* [TASK]:
The stretch wanted below opens at the line containing "export DESIGN_NAME = instruction_fetch_flat" and closes at the line containing "### constraint.sdc". Please return it exactly, with no other lines.

* [EXERCISE DATA]:

### src/rtl/instruction_fetch_pkg.sv
// rtl/instruction_fetch_pkg.sv - shared fetch-stage states, constants and helpers
package instruction_fetch_pkg;

  typedef enum logic [1:0] {
    ST_IDLE  = 2'd0,
    ST_FETCH = 2'd1,
    ST_HOLD  = 2'd2,
    ST_FAULT = 2'd3
  } fetch_state_e;

  localparam logic [31:0] NOP_INSTR        = 32'h0000_0000;
  localparam logic [31:0] DEFAULT_RESET_PC = 32'h0000_0000;

  // Primary opcodes shared with the decoder
  localparam logic [5:0] OPC_SPECIAL = 6'h00;
  localparam logic [5:0] OPC_J       = 6'h02;
  localparam logic [5:0] OPC_JAL     = 6'h03;
  localparam logic [5:0] OPC_BEQ     = 6'h04;
  localparam logic [5:0] OPC_BNE     = 6'h05;

  // Imm16 word offset -> sign-extended byte displacement
  function automatic logic [31:0] branch_disp(input logic [15:0] offset);
    return {{14{offset[15]}}, offset, 2'b00};
  endfunction

endpackage

### src/rtl/instruction_fetch_if.sv
// rtl/instruction_fetch_if.sv - imem, decoder and redirect signals of the fetch stage
interface instruction_fetch_if;
  logic        imem_req;
  logic [31:0] imem_addr;
  logic        imem_ack;
  logic [31:0] imem_rdata;
  logic [31:0] instruction;
  logic        instr_valid;
  logic        instr_ready;
  logic [31:0] pc_out;
  logic        branch_taken;
  logic [15:0] branch_offset;
  logic        jump;
  logic [25:0] jump_target;
  logic        fetch_fault;

  modport master (
    output imem_req, imem_addr, instruction, instr_valid, pc_out, fetch_fault,
    input  imem_ack, imem_rdata, instr_ready, branch_taken, branch_offset, jump, jump_target
  );

  modport slave (
    input  imem_req, imem_addr, instruction, instr_valid, pc_out, fetch_fault,
    output imem_ack, imem_rdata, instr_ready, branch_taken, branch_offset, jump, jump_target
  );
endinterface

### src/rtl/instruction_fetch_next_pc_calc.sv
// rtl/instruction_fetch_next_pc_calc.sv - combinational next-PC selection
module next_pc_calc
  import instruction_fetch_pkg::*;
(
  input  logic [31:0] pc,
  input  logic        branch_taken,
  input  logic [15:0] branch_offset,
  input  logic        jump,
  input  logic [25:0] jump_target,
  output logic [31:0] next_pc
);

  logic [31:0] pc4;

  assign pc4 = pc + 32'd4;

  // Jump beats branch; everything wraps modulo 2^32
  always_comb begin
    next_pc = pc4;
    if (jump) begin
      next_pc = {pc4[31:28], jump_target, 2'b00};
    end else if (branch_taken) begin
      next_pc = pc4 + branch_disp(branch_offset);
    end
  end

endmodule

### src/rtl/instruction_fetch.sv
// rtl/instruction_fetch.sv - PC owner, imem fetch and decoder hand-off
module instruction_fetch
  import instruction_fetch_pkg::*;
#(
  parameter logic [31:0] RESET_PC = DEFAULT_RESET_PC,
  parameter int unsigned TIMEOUT  = 16
)
(
  input  logic                 clk,
  input  logic                 reset,
  instruction_fetch_if.master  bus
);

  localparam logic MISALIGNED = (RESET_PC[1:0] != 2'b00);

  fetch_state_e state, state_next;
  logic [31:0]  pc;
  logic [31:0]  instr_q;
  logic         valid_q;
  logic         fault_q;
  logic [31:0]  tmo_cnt;
  logic [31:0]  next_pc;
  logic         req;
  logic         handshake;
  logic         timeout_hit;

  assign handshake   = valid_q && bus.instr_ready;
  assign timeout_hit = (TIMEOUT != 0) && ((tmo_cnt + 32'd1) == TIMEOUT);

  next_pc_calc u_next_pc (
    .pc            (pc),
    .branch_taken  (bus.branch_taken),
    .branch_offset (bus.branch_offset),
    .jump          (bus.jump),
    .jump_target   (bus.jump_target),
    .next_pc       (next_pc)
  );

  // State register
  always_ff @(posedge clk) begin
    if (reset) state <= ST_IDLE;
    else       state <= state_next;
  end

  // Next-state and request decode; ack wins over a same-cycle timeout
  always_comb begin
    state_next = state;
    req        = 1'b0;
    case (state)
      ST_IDLE:  state_next = MISALIGNED ? ST_FAULT : ST_FETCH;
      ST_FETCH: begin
        req = 1'b1;
        if (bus.imem_ack)  state_next = ST_HOLD;
        else if (timeout_hit) state_next = ST_FAULT;
      end
      ST_HOLD:  if (handshake) state_next = ST_FETCH;
      ST_FAULT: state_next = ST_FAULT;
      default:  state_next = ST_IDLE;
    endcase
  end

  // PC, fetched word, valid flag, sticky fault and wait counter
  always_ff @(posedge clk) begin
    if (reset) begin
      pc      <= RESET_PC;
      instr_q <= NOP_INSTR;
      valid_q <= 1'b0;
      fault_q <= 1'b0;
      tmo_cnt <= '0;
    end else begin
      case (state)
        ST_IDLE: begin
          tmo_cnt <= '0;
          if (MISALIGNED) fault_q <= 1'b1;
        end
        ST_FETCH: begin
          if (bus.imem_ack) begin
            instr_q <= bus.imem_rdata;
            valid_q <= 1'b1;
          end else begin
            tmo_cnt <= tmo_cnt + 32'd1;
            if (timeout_hit) fault_q <= 1'b1;
          end
        end
        ST_HOLD: begin
          if (handshake) begin
            pc      <= next_pc;
            valid_q <= 1'b0;
            tmo_cnt <= '0;
          end
        end
        default: begin
          fault_q <= 1'b1;
          valid_q <= 1'b0;
        end
      endcase
    end
  end

  assign bus.imem_req    = req;
  assign bus.imem_addr   = pc;
  assign bus.pc_out      = pc;
  assign bus.instruction = instr_q;
  assign bus.instr_valid = valid_q;
  assign bus.fetch_fault = fault_q;

endmodule

### src/flat_wrapper.sv
// flat-port wrapper written by rule: the top's interface ports become plain ports
module instruction_fetch_flat import instruction_fetch_pkg::*;
#(
  parameter logic [31:0] RESET_PC = DEFAULT_RESET_PC,
  parameter int unsigned TIMEOUT  = 16
)
  (clk, reset, bus_imem_req, bus_imem_addr, bus_instruction, bus_instr_valid, bus_pc_out, bus_fetch_fault, bus_imem_ack, bus_imem_rdata, bus_instr_ready, bus_branch_taken, bus_branch_offset, bus_jump, bus_jump_target);
  instruction_fetch_if bus_i ();
  input  logic clk;
  input  logic reset;
  output wire logic [$bits(bus_i.imem_req)-1:0] bus_imem_req;
  output wire logic [$bits(bus_i.imem_addr)-1:0] bus_imem_addr;
  output wire logic [$bits(bus_i.instruction)-1:0] bus_instruction;
  output wire logic [$bits(bus_i.instr_valid)-1:0] bus_instr_valid;
  output wire logic [$bits(bus_i.pc_out)-1:0] bus_pc_out;
  output wire logic [$bits(bus_i.fetch_fault)-1:0] bus_fetch_fault;
  input wire logic [$bits(bus_i.imem_ack)-1:0] bus_imem_ack;
  input wire logic [$bits(bus_i.imem_rdata)-1:0] bus_imem_rdata;
  input wire logic [$bits(bus_i.instr_ready)-1:0] bus_instr_ready;
  input wire logic [$bits(bus_i.branch_taken)-1:0] bus_branch_taken;
  input wire logic [$bits(bus_i.branch_offset)-1:0] bus_branch_offset;
  input wire logic [$bits(bus_i.jump)-1:0] bus_jump;
  input wire logic [$bits(bus_i.jump_target)-1:0] bus_jump_target;
  assign bus_imem_req = bus_i.imem_req;
  assign bus_imem_addr = bus_i.imem_addr;
  assign bus_instruction = bus_i.instruction;
  assign bus_instr_valid = bus_i.instr_valid;
  assign bus_pc_out = bus_i.pc_out;
  assign bus_fetch_fault = bus_i.fetch_fault;
  assign bus_i.imem_ack = bus_imem_ack;
  assign bus_i.imem_rdata = bus_imem_rdata;
  assign bus_i.instr_ready = bus_instr_ready;
  assign bus_i.branch_taken = bus_branch_taken;
  assign bus_i.branch_offset = bus_branch_offset;
  assign bus_i.jump = bus_jump;
  assign bus_i.jump_target = bus_jump_target;
  instruction_fetch #(.RESET_PC(RESET_PC), .TIMEOUT(TIMEOUT)) u_core (.clk(clk), .reset(reset), .bus(bus_i));
endmodule
### config.mk
export PLATFORM = sky130hd
export DESIGN_NAME = instruction_fetch_flat
export DESIGN_NICKNAME = d
export VERILOG_FILES = /design/src/rtl/instruction_fetch_pkg.sv /design/src/rtl/instruction_fetch_if.sv /design/src/rtl/instruction_fetch_next_pc_calc.sv /design/src/rtl/instruction_fetch.sv /design/src/flat_wrapper.sv
export SDC_FILE = /design/constraint.sdc
export NUM_CORES = 1
export LEC_CHECK = 0
export CAP_MARGIN = 40
export CORE_ASPECT_RATIO = 1.4
export CORE_MARGIN = 4
export CORE_UTILIZATION = 45
export DETAILED_ROUTE_END_ITERATION = 8
export PLACE_DENSITY = 0.82
export SLEW_MARGIN = 20
export SYNTH_ARGS = -nofsm -noshare
export SYNTH_HDL_FRONTEND = slang
export SYNTH_SLANG_ARGS = --single-unit
### constraint.sdc
create_clock -name clk -period 8.52 [get_ports clk]
set_input_delay 2.13 -clock clk [delete_from_list [all_inputs] [get_ports clk]]
set_output_delay 2.13 -clock clk [all_outputs]
set_load 0.03 [all_outputs]
### Yosys cells after proc, flatten, opt, wreduce, memory -nomap -nowiden

Index checks and enable logic that the tools add are counted.

| cells by class | value |
|---|---|
| $add $sub $neg | 3 |
| eq/ne operators | 9 |
| mux-type cells | 16 |
| bitwise gates (word level) | 2 |
| reduce and logical (&&, ||, !) cells | 10 |

Operators by type and width:

| cell | count |
|---|---|
| 32-bit two-way mux | 4 |
| 32-bit one-hot mux with 3 select lines | 1 |
| 32-bit by 1-bit adder with 32-bit output, second input constant | 1 |
| 32-bit by 3-bit adder with 32-bit output, second input constant | 1 |
| 32-bit adder | 1 |
| 32-bit by 5-bit equality test with 1-bit output, second input constant | 1 |
| 3-bit AND reduction | 3 |
| 2-bit one-hot mux with 4 select lines | 1 |
| 2-bit two-way mux | 3 |
| 2-bit AND reduction | 3 |
| 1-bit two-way mux | 5 |
| 2-bit equality test, second input constant | 2 |
| 2-bit by 1-bit != test with 1-bit output, second input constant | 2 |
| 2-bit != test, second input constant | 2 |
| 3-bit by 2-bit != test with 1-bit output, second input constant | 1 |
| 1-bit one-hot mux with 3 select lines | 1 |
| 3-bit nonzero test | 1 |
| 2-bit by 1-bit equality test with 1-bit output, second input constant | 1 |
| 2-bit zero test | 1 |
| 1-bit inverter | 2 |
| 1-bit one-hot mux with 2 select lines | 1 |
| 2-bit OR reduction | 1 |
| 1-bit logical AND | 1 |

| storage, ports and cells | value |
|---|---|
| bits in registers | 100 |
| input port bits | 80 |
| output and inout bits | 99 |
| word-level logic and storage cells | 46 |

### Logic depth before layout (Yosys ltp)

| logic depth | value |
|---|---|
| depth after elaboration | 5 |
| gate-level depth with buffers | 17 |
| gate-level depth less buffers | 17 |

### Hierarchy

From an unflattened synthesis, not the netlist that was laid out.

| second synthesis, totals | value |
|---|---|
| cell total of the unflattened synthesis | 1064 |
| area total of the unflattened synthesis | 7743.7 µm² |

Modules (own cells, without submodules):

| module | times used | cells each | area an instance (µm²) | sequential area each (µm²) |
|---|---|---|---|---|
| instruction_fetch | 1 | 645 | 4966.0 | 2001.9 |
| next_pc_calc | 1 | 419 | 2777.7 | 0.0 |

### Worst setup path after synthesis

OpenSTA, ideal clock, no wires.

| timing path | value |
|---|---|
| kind | input to register |
| from | in bus_branch_offset[0] |
| to | reg u_core.pc[28], in the netlist u_core.bus.imem_addr[28] |
| library setup time | 0.070 ns |
| data arrival time | 4.419 ns |
| data required time | 8.450 ns |
| setup slack | 4.031 ns |
| stages on the path | 11 |
| path buffers | 0 |
| cells stage by stage | ha_1 fa_1 a21o_1 a221oi_2 o21bai_2 a21oi_2 nor3_1 a2111oi_4 nor3b_1 a211o_1 a21oi_1 |

| on the way | value |
|---|---|
| longest elaborated chain between the ends | 3 |

RTL lines:

| element | RTL line | RTL |
|---|---|---|
| start, declared | flat_wrapper.sv:21 | `input wire logic [$bits(bus_i.branch_offset)-1:0] bus_branch_offset;` |
| 32-bit adder | instruction_fetch_next_pc_calc.sv:23 | `next_pc = pc4 + branch_disp(branch_offset);` |
| 32-bit two-way mux | instruction_fetch_next_pc_calc.sv:22 | `end else if (branch_taken) begin` |
| 32-bit two-way mux | instruction_fetch_next_pc_calc.sv:20 | `if (jump) begin` |
| end signal, assigned | instruction_fetch.sv:87 | `pc <= next_pc;` |
| end, declared | instruction_fetch.sv:17 | `logic [31:0] pc;` |

Every way passes these cells.
A chain may end at the register's enable or synchronous reset.

### Final worst setup path

| timing path | value |
|---|---|
| from | in bus_branch_offset[1] |
| to | reg u_core.pc[31], in the netlist u_core.bus.imem_addr[31] |

Same word-level chain as after synthesis.

==> results_dict.tcl <==
set metrics [dict create \
    crit_required_ps 8770 \
    p_per_area_nw_per_um2 121.3 \
    finalClockSkew_ps 7.585 \
    cts.clk_slew.worst_paths_ps 80 \
    synth.ff_latch_count 98 \
    drv_slew 0 \
    ys_async_sr_fraction_pct 0 \
    cp_common_cell "a211oi_1" \
    rows 54 \
    final_cells 1311 \
    initial_core_util_pct 46.42 \
    hold_viol 0 \
    power.leakage_nw 3.414 \
    drt-initial-drc-count 524 \
    dieArea_sq_um 18370 \
    rsz0062_at_grt "false" \
    endpoint_kind "flop" \
    synth-main-ff-cell "dfxtp_1" \
    yosysSeqAreaShare_pct 26.85 \
    dp_slack_ps 2843 \
    tightest_slew_ps 813.3 \
    via_per_inst 5.689 \
    first_global_vias 6985 \
    synth_cells 995 \
    grt_overflow 0 \
    cpMaxStageDelayCell "a211oi_2" \
    wire_per_inst_um 17.17 \
    hpwl_mm 16.51 \
    grt_use_total_pct 23.79 \
    crit_path_start "bus_branch_offset[1]" \
    relSlewSlack_pct 45.45 \
    drive_above_1_share_pct 5.206 \
    netlist_area_sq_um 7307 \
    ys_warn_count 0 \
    die_h_um 158.8 \
    final_common_cell "clkdlybuf4s50_1" \
    area_growth_pct 26.66 \
    yosys.cell_types.count 79 \
    maxCapViolations 0 \
    fin_ws_ps 3578 \
    slowest_delay_ps 490 \
    post_cts_buffers 0 \
    clkLatencyLatePin_ps 360 \
    outcome "finished, final reports clean" \
    clockBufferDepth 2 \
    dp_cells 1293 \
    ctsResizeCount 0 \
    clock_sink_count 98 \
    final_util_pct 58.79 \
    core_sq_um 15740 \
    avgSynthCellArea_sq_um 7.344 \
    cp_top_family "compound AO/OA/AOI/OAI gates" \
    cts_root_buffer "clkbuf_16" \
    tns_ps 0 \
    vias 7458 \
    layout_common_cells "clkdlybuf4s50_1, nand2_1, nor2_1" \
    ir_drop_mv 0.1068 \
    startpoint_type "primary input" \
    first_pass_iters 7 \
    grt_pass1_wl_mm 35.60 \
    route.detailed.drc 0 \
    crit_chain "clkdlybuf4s50_1, ha_1, a211oi_1, o211a_1, o2bb2ai_2, a211oi_2, o311ai_2, xor2_1, a211oi_1, o21ai_1, mux2_1" \
    synth_edf_count 0 \
    critPathKind "primary input to flop" \
    rr_startpoint "u_core.bus.imem_addr[10]" \
    numCtsBuffers 9 \
    drt-total-wl_mm 22.51 \
    cp_data_arrival_time_ps 5190 \
    grt_max_degree 74 \
    final.min_clock_period_ps 4942 \
    pin_count 179 \
    finalWeightedCongestion 0.9357 \
    min_path_type "flop to flop" \
    h-tree-depth 3 \
    setup_viol 0 \
    path_buf_inv 1 \
    die_x_um 115.7 \
    p_total_mw 1.122 \
    timing.fmax_mhz 202.3 \
    grt_antenna_before_repair 0 \
    tritoncts "yes" \
    crit_path_max_fanout 4 \
    io_buffers 174 \
    antenna_left 0 \
    fin_crit_sh_pct 58.01 \
    cts_hold_buf 0 \
    nets 1228 \
    min_from "u_core.bus.instruction[14]" \
]
## registers in the layout (all words and copies together), names as in the netlist
signal / count
u_core.state: 2
u_core.bus.fetch_fault: 1
u_core.bus.imem_addr: 30
u_core.bus.instr_valid: 1
u_core.tmo_cnt: 32
u_core.bus.instruction: 32
## path summary, 6_finish.rpt
| check | to | slack [ps] | depth (start not counted) |
|---|---|---|---|
| setup / recovery | u_core.bus.imem_addr[31] | 3580 | 11 |
| hold / removal | u_core.bus.instruction[14] | 460 | 2 |
| setup reg to reg | u_core.bus.imem_addr[31] | 4200 | 17 |
| hold reg to reg | u_core.bus.instruction[14] | 460 | 2 |
## tightest hold or removal path, delay by kind of cell, from the launching register on
family / cells / cell delay, ps
AO/OA/AOI/OAI: 1 / 50
flip-flops: 1 / 310
AND/OR/NAND/NOR: 1 / 50
## through the flow
| step | cell area [sq um] | hold slack [ps] |
|---|---|---|
| 5_1_grt | 9253 | 473.1 |
| 2_1_floorplan | 7318 | 457.4 |
| 3_3_place_gp | 8899 | 441.0 |
| 4_1_cts | 9238 | 457.7 |
| 3_5_place_dp | 8915 | 447.1 |
| 6_report | 9255 | 456.4 |
## area by class of cell
type	count	area (sq um)
Fill cell	1431	6487
Antenna cell	1	2.502
Inverter	16	60.06
Clock buffer	9	225.2
Tap cell	196	245.2
Multi-Input combinational cell	801	4843
Sequential cell	98	1962
Clock inverter	7	97.59
Timing Repair Buffer	183	1819
## metal layers
layer	GRT usage, %	wire length (um)	vias to the layer above
met4	9.235	710	0
met1	27.85	8877	3483
met3	3.694	1160	49
li1	-	-	3733
met5	0	0	-
met2	42.65	11760	193
## cell usage after synthesis (7+ instances only)
library cell,number,area [sq um]
a211oi_1,10,75.07
nor2_1,107,401.6
a31oi_1,9,56.30
dfxtp_1,98,1962
buf_4,34,255.2
a21oi_1,105,525.5
nand2_1,161,604.3
xnor2_1,44,385.4
nand2b_1,8,50.05
o211ai_1,8,60.06
and2_1,10,62.56
a22oi_1,8,60.06
xor2_1,21,183.9
mux2i_1,7,70.07
nor3_1,18,90.09
o21ai_0,55,275.3
ha_1,38,475.5
clkbuf_1,40,150.1
nand4_1,16,100.1
inv_1,14,52.55
nor4_1,7,43.79
and3_1,15,93.84
a21o_1,14,105.1
nand3_1,29,145.1
and4_1,7,61.31
## cell families after synthesis
group	share of synthesized area, %
AND/OR/NAND/NOR	26.18
flip-flops	26.85
buffers and inverters	7.038
AO/OA/AOI/OAI	24.04
adder cells (fa/ha/maj)	6.781
XOR/XNOR	7.791
other	0.05132
multiplexers	1.267
## power breakdown
| part | internal [mW] | total (mW) | switching, mW |
|---|---|---|---|
| clock | 0.237 | 0.449 | 0.212 |
| sequential | 0.467 | 0.475 | 0.00726 |
| combinational | 0.0859 | 0.198 | 0.112 |
| total | 0.790 | 1.12 | 0.332 |
Power figures use the tool's default switching activity.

* [THE COMPLETED TASK]:
export DESIGN_NAME = instruction_fetch_flat
export DESIGN_NICKNAME = d
export VERILOG_FILES = /design/src/rtl/instruction_fetch_pkg.sv /design/src/rtl/instruction_fetch_if.sv /design/src/rtl/instruction_fetch_next_pc_calc.sv /design/src/rtl/instruction_fetch.sv /design/src/flat_wrapper.sv
export SDC_FILE = /design/constraint.sdc
export NUM_CORES = 1
export LEC_CHECK = 0
export CAP_MARGIN = 40
export CORE_ASPECT_RATIO = 1.4
export CORE_MARGIN = 4
export CORE_UTILIZATION = 45
export DETAILED_ROUTE_END_ITERATION = 8
export PLACE_DENSITY = 0.82
export SLEW_MARGIN = 20
export SYNTH_ARGS = -nofsm -noshare
export SYNTH_HDL_FRONTEND = slang
export SYNTH_SLANG_ARGS = --single-unit
### constraint.sdc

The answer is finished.